宝仙家の嫁ともなればそうそう手荒な真似はされないと思うけど女の嫉妬は怖いから。
いくら聖が守るとしても限界はあるからね。だからそんなことに負けないように強くなってほしいって…
自分で解決出来るように婚約のことは伏せてあるんだよ。
あれで希愛ちゃんなかなか芯は強い子だから」
「……」
「希愛ちゃんに辛く当たってるように見えるけどちゃんと希愛ちゃんのことも考えてるんだ。
あの足のことだって聖は他の子とかわらないようにすごせるようにって接してる。
これから先希愛ちゃんが普通に生活していくためにね。本当は希愛ちゃんに甘いくせに
厳しく接するところはちゃんとしてるんだ」
「わかりにくい奴」
「希愛ちゃんだけにわかればいいんだよ。聖は…ま!この先頑張りなよ。
聖は希愛ちゃんのことで手は抜かないから。自業自得だからね。

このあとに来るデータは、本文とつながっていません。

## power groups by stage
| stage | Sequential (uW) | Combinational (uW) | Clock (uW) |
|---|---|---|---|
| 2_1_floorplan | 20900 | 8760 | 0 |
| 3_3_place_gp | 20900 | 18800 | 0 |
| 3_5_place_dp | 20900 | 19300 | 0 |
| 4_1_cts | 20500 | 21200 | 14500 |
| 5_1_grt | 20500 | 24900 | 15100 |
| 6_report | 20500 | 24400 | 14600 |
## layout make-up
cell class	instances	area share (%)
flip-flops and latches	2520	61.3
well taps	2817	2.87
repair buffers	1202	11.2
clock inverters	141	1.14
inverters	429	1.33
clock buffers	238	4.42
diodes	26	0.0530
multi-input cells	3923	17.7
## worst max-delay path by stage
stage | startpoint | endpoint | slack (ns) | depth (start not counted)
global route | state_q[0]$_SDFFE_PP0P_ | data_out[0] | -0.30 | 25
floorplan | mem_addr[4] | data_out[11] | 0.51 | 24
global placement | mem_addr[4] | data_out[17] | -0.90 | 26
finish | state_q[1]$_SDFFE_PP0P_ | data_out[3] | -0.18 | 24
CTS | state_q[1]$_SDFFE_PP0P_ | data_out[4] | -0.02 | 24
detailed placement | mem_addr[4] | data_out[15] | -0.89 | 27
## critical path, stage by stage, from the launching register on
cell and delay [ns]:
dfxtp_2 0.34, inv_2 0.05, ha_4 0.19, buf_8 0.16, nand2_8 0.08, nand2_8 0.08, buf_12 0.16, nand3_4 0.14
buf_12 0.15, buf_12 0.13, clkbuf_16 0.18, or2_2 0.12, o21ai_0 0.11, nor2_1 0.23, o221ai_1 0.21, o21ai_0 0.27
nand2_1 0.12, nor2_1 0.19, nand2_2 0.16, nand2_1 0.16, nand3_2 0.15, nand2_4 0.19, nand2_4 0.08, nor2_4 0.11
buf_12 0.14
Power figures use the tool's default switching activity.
### src/rtl/bin2sseg_fmt.sv
// -----------------------------------------------------------------------------
// bin2sseg_fmt
//
// Purpose:
//   Front end of the four-digit multiplexed 7-segment display driver.
//   - Accepts an unsigned binary value through a start/ready handshake.
//   - Converts it to four BCD digits with a sequential double-dabble engine,
//     one shift per clock.
//   - Encodes each digit into an active-low 8-bit segment pattern.
//   - Holds the four registered patterns on seg3..seg0 until the next
//     conversion completes.
//
// Pattern format (active-low, 0 = lit):
//   bit7     = decimal point
//   bits6:0  = {a,b,c,d,e,f,g}
//
// Parameters:
//   WIDTH   width of the binary input, legal range 4..14.
//           The displayable range is 0..9999.
//
// Ports:
//   clk     in   1      system clock, rising-edge active
//   reset   in   1      asynchronous reset, active low
//   start   in   1      conversion request, sampled only while ready=1
//   bin     in   WIDTH  value to display, latched on an accepted start
//   dp_in   in   4      decimal-point request per digit (bit i -> digit i),
//                       latched on an accepted start
//   ready   out  1      idle and able to accept start
//   done    out  1      one-cycle pulse when new patterns appear
//   ovf     out  1      last accepted value exceeded 9999
//   seg3    out  8      pattern for digit 3 (most significant)
//   seg2    out  8      pattern for digit 2
//   seg1    out  8      pattern for digit 1
//   seg0    out  8      pattern for digit 0 (least significant)
//
// Build option:
//   LZ_BLANK_EN  when defined, leading zeros on digits 3..1 are blanked.
//                seg0 always shows its digit, and no blanking is applied
//                on overflow. When undefined, all four digits always show.
// -----------------------------------------------------------------------------
module bin2sseg_fmt #(
    parameter int unsigned WIDTH = 14
) (
    input  logic             clk,
    input  logic             reset,
    input  logic             start,
    input  logic [WIDTH-1:0] bin,
    input  logic [3:0]       dp_in,
    output logic             ready,
    output logic             done,
    output logic             ovf,
    output logic [7:0]       seg3,
    output logic [7:0]       seg2,
    output logic [7:0]       seg1,
    output logic [7:0]       seg0
);

    localparam int unsigned CW = $clog2(WIDTH);

    typedef enum logic [1:0] {
        IDLE  = 2'd0,
        SHIFT = 2'd1,
        ENC   = 2'd2
    } state_t;

    state_t            state_q, state_d;
    logic [WIDTH-1:0]  shift_q, shift_d;
    logic [15:0]       bcd_q,   bcd_d;
    logic [CW-1:0]     cnt_q,   cnt_d;
    logic [3:0]        dp_q,    dp_d;
    logic              ovfp_q,  ovfp_d;
    logic              ovf_q,   ovf_d;
    logic              done_q,  done_d;
    logic [3:0][7:0]   seg_q,   seg_d;

    logic [15:0]       bcd_adj;
    logic [3:0][7:0]   pat;

    // Active-low a..g code for one decimal digit.
    function automatic logic [6:0] digit_code(input logic [3:0] d);
        logic [6:0] c;
        case (d)
            4'd0:    c = 7'b0000001;
            4'd1:    c = 7'b1001111;
            4'd2:    c = 7'b0010010;
            4'd3:    c = 7'b0000110;
            4'd4:    c = 7'b1001100;
            4'd5:    c = 7'b0100100;
            4'd6:    c = 7'b0100000;
            4'd7:    c = 7'b0001111;
            4'd8:    c = 7'b0000000;
            4'd9:    c = 7'b0000100;
            default: c = 7'b1111111;
        endcase
        return c;
    endfunction

    // Double-dabble correction: add 3 to every nibble >= 5 before shifting.
    always_comb begin
        bcd_adj = bcd_q;
        for (int unsigned i = 0; i < 4; i++) begin
            if (bcd_q[4*i +: 4] >= 4'd5) begin
                bcd_adj[4*i +: 4] = bcd_q[4*i +: 4] + 4'd3;
            end
        end
    end

    // Pattern formation from the finished BCD value.
    always_comb begin
        logic [3:0] blank;
        blank = '0;
`ifdef LZ_BLANK_EN
        // A digit blanks only if it and every digit to its left are zero.
        blank[3] = (bcd_q[15:12] == 4'd0);
        blank[2] = blank[3] && (bcd_q[11:8] == 4'd0);
        blank[1] = blank[2] && (bcd_q[7:4]  == 4'd0);
`endif
        for (int unsigned i = 0; i < 4; i++) begin
            if (ovfp_q) begin
                pat[i] = {~dp_q[i], 7'b1111110};
            end else if (blank[i]) begin
                pat[i] = {~dp_q[i], 7'b1111111};
            end else begin
                pat[i] = {~dp_q[i], digit_code(bcd_q[4*i +: 4])};
            end
        end
    end

    // Next-state logic.
    always_comb begin
        state_d = state_q;
        shift_d = shift_q;
        bcd_d   = bcd_q;
        cnt_d   = cnt_q;
        dp_d    = dp_q;
        ovfp_d  = ovfp_q;
        ovf_d   = ovf_q;
        done_d  = 1'b0;
        seg_d   = seg_q;

        case (state_q)
            IDLE: begin
                if (start) begin
                    shift_d = bin;
                    dp_d    = dp_in;
                    ovfp_d  = (16'(bin) > 16'd9999);
                    bcd_d   = '0;
                    cnt_d   = '0;
                    state_d = SHIFT;
                end
            end
            SHIFT: begin
                bcd_d   = {bcd_adj[14:0], shift_q[WIDTH-1]};
                shift_d = {shift_q[WIDTH-2:0], 1'b0};
                cnt_d   = cnt_q + 1'b1;
                if (cnt_q == CW'(WIDTH - 1)) begin
                    state_d = ENC;
                end
            end
            ENC: begin
                seg_d   = pat;
                ovf_d   = ovfp_q;
                done_d  = 1'b1;
                state_d = IDLE;
            end
            default: begin
                state_d = IDLE;
            end
        endcase
    end

    always_ff @(posedge clk or negedge reset) begin
        if (!reset) begin
            state_q <= IDLE;
            shift_q <= '0;
            bcd_q   <= '0;
            cnt_q   <= '0;
            dp_q    <= '0;
            ovfp_q  <= 1'b0;
            ovf_q   <= 1'b0;
            done_q  <= 1'b0;
            seg_q   <= '1;
        end else begin
            state_q <= state_d;
            shift_q <= shift_d;
            bcd_q   <= bcd_d;
            cnt_q   <= cnt_d;
            dp_q    <= dp_d;
            ovfp_q  <= ovfp_d;
            ovf_q   <= ovf_d;
            done_q  <= done_d;
            seg_q   <= seg_d;
        end
    end

    assign ready = (state_q == IDLE);
    assign done  = done_q;
    assign ovf   = ovf_q;
    assign seg3  = seg_q[3];
    assign seg2  = seg_q[2];
    assign seg1  = seg_q[1];
    assign seg0  = seg_q[0];

endmodule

じゃあ」

オレは床に落ちてたペットボトルを拾うとその場から離れた。

「やっぱり帰った方が正解だよね」

オレはそんなことを呟いて2人が向かったであろう生徒会室ではなく帰るために教室に向かった。

「あ!ダメだ…カバン生徒会室じゃないか…はぁ〜」

そんなことに気付いてオレは仕方なく時間潰しのために図書室に向かった。